Denuncias señalaron al delegado regional por tolerar inconsistencias que ponen en riesgo la seguridad de los pasajeros
CARLOS RUIZ/PORTAVOZ
FOTO: ALEJANDRO LÓPEZ
Lejos de tratarse de fallas aisladas, el transporte público en la Frailesca se ha convertido en un espacio donde la norma perdió peso frente a la costumbre, y en ese vacío crecieron los señalamientos contra el delegado regional de Movilidad y Transporte, Edgar Bravo Serrano, a quien usuarios acusaron de tolerar prácticas que vulneran la seguridad básica. La molestia tomó forma en la repetición diaria de unidades saturadas que circulan sin supervisión efectiva.
Después del incremento al pasaje cercano al 20 por ciento, la promesa de ordenar el servicio quedó atrapada en el discurso oficial, sin traducirse en operativos visibles que modificaran la realidad del transporte. Esa ausencia de vigilancia ocurre en un contexto donde, según la Auditoría Superior del Estado, apenas cuatro de cada 10 inspecciones programadas al transporte público en Chiapas llegaron a ejecutarse, lo que brindó espacios para que las irregularidades se mantengan sin consecuencias.

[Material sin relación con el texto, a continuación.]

### design/flow/design.v
module mixed_width_true_dual_port_ram
	#(parameter int
		DATA_WIDTH1 = 8,
		ADDRESS_WIDTH1 = 10,
		ADDRESS_WIDTH2 = 8)
(
		input [ADDRESS_WIDTH1-1:0] addr1,
		input [ADDRESS_WIDTH2-1:0] addr2,
		input [DATA_WIDTH1      -1:0] data_in1, 
		input [DATA_WIDTH1*(1<<(ADDRESS_WIDTH1 - ADDRESS_WIDTH2))-1:0] data_in2, 
		input we1, we2, clk,
		output reg [DATA_WIDTH1-1      :0] data_out1,
		output reg [DATA_WIDTH1*(1<<(ADDRESS_WIDTH1 - ADDRESS_WIDTH2))-1:0] data_out2);
	localparam RATIO = 1 << (ADDRESS_WIDTH1 - ADDRESS_WIDTH2);  
	localparam DATA_WIDTH2 = DATA_WIDTH1 * RATIO;
	localparam RAM_DEPTH = 1 << ADDRESS_WIDTH2;
	reg [RATIO-1:0] [DATA_WIDTH1-1:0] ram[0:RAM_DEPTH-1];
	reg [DATA_WIDTH1-1:0] data_reg1;
	reg [DATA_WIDTH2-1:0] data_reg2;
	always@(posedge clk)
	begin
		if(we1)
			ram[addr1 / RATIO][addr1 % RATIO] <= data_in1;
		data_reg1 <= ram[addr1 / RATIO][addr1 % RATIO];
	end
	assign data_out1 = data_reg1;
	always@(posedge clk)
	begin
		if(we2)
			ram[addr2] <= data_in2;
		data_reg2 <= ram[addr2];
	end
	assign data_out2 = data_reg2;
endmodule : mixed_width_true_dual_port_ram
### design/flow/run.sh
#!/bin/bash
# OpenROAD 26Q1-2900-gdf79404cd8, Yosys 0.63+post, stock flow scripts
make -C /OpenROAD-flow-scripts/flow DESIGN_CONFIG=/design/flow/config.mk WORK_HOME=/design/flow/orfs finish
### design/flow/config.mk
export PLATFORM = sky130hd
export DESIGN_NAME = mixed_width_true_dual_port_ram
export DESIGN_NICKNAME = mixed_width_true_dual_port_ram
export VERILOG_FILES = /design/flow/design.v
export SDC_FILE = /design/flow/constraint.sdc
export NUM_CORES = 4
export LEC_CHECK = 1
export CORE_UTILIZATION = 30
export SYNTH_MEMORY_MAX_BITS = 65536
### design/flow/constraint.sdc
current_design mixed_width_true_dual_port_ram

set clk_period 202.6
set clk_io_pct 0.2

create_clock -name clk0 -period $clk_period [get_ports {clk}]

set non_clock_inputs [all_inputs -no_clocks]
set_input_delay [expr $clk_period * $clk_io_pct] -clock clk0 $non_clock_inputs
set_output_delay [expr $clk_period * $clk_io_pct] -clock clk0 [all_outputs]
==> results.json <==
{
  "synth-compound-area-share_pct": 3.74,
  "post-route-drc-count": 0,
  "topCellsByArea": "edfxtp_1, mux4_2, mux2_2",
  "worst_setup_path_start_kind": "primary input",
  "number_of_instances_in_the_placed_design": 48942,
  "floorplan.io_pins": 101,
  "yosys_warnings": 3,
  "overflow": 0,
  "route.antenna.remaining_nets": 1,
  "tritoncts.num_buffers": 922,
  "unrepaired_setup_endpoints_after_global_routing": "no",
  "relSlewSlack_pct": 0.0924,
  "synth-edff-count": 8192,
  "final.setup.worst_slack_ps": 154480,
  "postCtsSetupRepairBufs": 0,
  "tightest_slew_ps": 1500,
  "synthToLayoutAreaGrowth_pct": 13.1,
  "gr-usage-all-layers_pct": 25.9,
  "required_ps": 203700,
  "grt_start_max_net_pins": 108,
  "max_freq_mhz": 20.8,
  "postSynthRegisterBits": 8232,
  "clock_tree.root_cell": "clkbuf_16",
  "cp_data_arrival_time_ps": 49220,
  "avg_vias_per_cell": 6.00,
  "tool_warnings": 50,
  "outcome": "finished with violations",
  "vdd_ir_drop_max_mv": 0.00901,
  "max-cap-violations": 0,
  "logic_family": "multiplexers",
  "min_delay_worst_endpoint": "data_reg2[9]",
  "chip_area_um2": 1610000,
  "firstDrtPassIters": 6,
  "end_kind": "flop",
  "cts_num_sinks": 8232,
  "fp.coreArea_um2": 1600000,
  "share_of_synthesized_registers_carrying_an_async_set_or_reset_pct": 0,
  "gp_routability_congestion": 0.998,
  "routed_wirelength_mm": 2000,
  "reg2regPathDepth": 8,
  "critical_path_class": "primary input to flop",
  "synth.cellmix.simpleShare_pct": 1.27,
  "routed-via-count": 307872,
  "clkSlewWorstSetupHoldPaths_ps": 60,
  "synth_stat.cells": 29090,
  "netlist_area_before_placement_um2": 483000,
  "pins_over_their_slew_limit": 0,
  "global_route_wire_length_before_repair_mm": 2740,
  "drt_iter0_drc": 22892,
  "p_leak_uw": 0.170,
  "sum_of_negative_setup_slack_ps": 0,
  "yosysSeqAreaShare_pct": 51.1,
  "clock-skew-final_ps": 119,
  "pwr_density_cell_nw_per_um2": 7.42,
  "synthDominantCellAreaShare_pct": 51.0,
  "yosysChipArea_um2": 483000,
  "fin_crit_sh_pct": 23.7,
  "startpoint": "addr1[2]",
  "fp_util_pct": 30.1,
  "worst-path-max-fanout": 61,
  "layout.filler_cells": 149870,
  "row_count": 465,
  "dp.final_hpwl_mm": 1340,
  "detailed_place.area_um2": 514000,
  "postSynthAreaPerCell_um2": 16.6,
  "hold_path_class": "flop to flop",
  "post_cts_resize_count": 0,
  "synth.distinct_cells": 46,
  "antenna_violations_before_repair": 252,
  "r2r_end": "data_reg1[3]",
  "yosys_most_used_dff": "edfxtp_1",
  "min-delay-start": "ram[95][9]",
  "layoutNonFillerInstCount": 51300,
  "reg2reg_from": "ram[96][3]",
  "final_setup_vio_count": 0,
  "clockBufferDepth": 5,
  "die_h_mm": 1.27,
  "htreeDepth": 6,
  "postLayoutCellArea_um2": 546000,
  "dpl_worst_slack_ps": 153070,
  "clk-insertion-delay-late_ps": 1310,
  "post-route-min-period_ps": 48120,
  "hold_fix_buffers_cts": 0,
  "die.size.x_mm": 1.27,
  "xor_share_pct": 0,
  "yosys-mux-area-fraction_pct": 40.8,
  "synth_cells": 29090,
  "place.port_buffers": 100,
  "detail_route.wl_per_cell_um": 39.1,
  "number_of_global_route_vias_before_repair": 328590,
  "netlist.top_cell.by_area": "edfxtp_1",
  "whs_path_depth": 4,
  "fa_ha_area_share_pct": 0,
  "final-hold-violation-count": 0,
  "cts_tree": "done",
  "layout_cells_sized_above_1_pct": 56.4,
  "timing.reg2reg.setup_slack_ps": 197910,
  "violations": "antenna violations"
}
==> cell usage in the layout (no fill, tap or decap), drive strengths merged, types with 13 or more instances in the layout <==
cell type | Yosys | final
bufinv | 0 | 79
inv | 10 | 28
o41ai | 128 | 128
mux2 | 8205 | 8205
clkdlybuf4s50 | 0 | 48
o22ai | 280 | 280
a41oi | 32 | 32
mux4 | 4643 | 4643
o21ai | 632 | 632
nor2b | 18 | 18
a211o | 13 | 13
clkbuf | 2865 | 1155
dfxtp | 40 | 40
nor2 | 452 | 452
clkinv | 0 | 431
mux2i | 16 | 16
diode | 0 | 652
buf | 776 | 2195
a22oi | 1167 | 1167
clkinvlp | 0 | 25
nand3 | 46 | 46
edfxtp | 8192 | 8192
nand4 | 17 | 17
nor3 | 16 | 16
a21oi | 515 | 515
nand2 | 950 | 950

Con el paso de los meses, el sobrecupo dejó de percibirse como una infracción para instalarse como regla no escrita en los taxis de la región, al obligar a los usuarios a viajar sin condiciones mínimas de seguridad. A esa práctica se sumó el desgaste de las unidades, al considerar que más del 50 por ciento del parque vehicular de transporte público en la entidad presenta algún nivel de deterioro, de acuerdo con diagnósticos de la Secretaría de Movilidad, lo que incrementó la exposición a incidentes.
En medio de esa dinámica, la percepción de corrupción se fortalece entre la ciudadanía que observa cómo las irregularidades persisten sin sanciones. Datos del Instituto Nacional de Estadística y Geografía indicaron que más del 60 por ciento de la población en la comarca consideró frecuentes los actos de corrupción en servicios públicos, una cifra que ayuda a entender por qué las denuncias en la Frailesca no encuentran eco inmediato en las autoridades.
Ante ese escenario sostenido por omisiones y complicidades, la exigencia de intervención dejó de ser una petición aislada para convertirse en una demanda que cuestiona la capacidad institucional de garantizar seguridad en el transporte. La permanencia del sobrecupo, en una entidad donde al menos el 30 por ciento de las quejas ante la Secretaría de Movilidad están relacionadas con malas condiciones del servicio, expone un sistema donde la autoridad parece llegar siempre después del problema.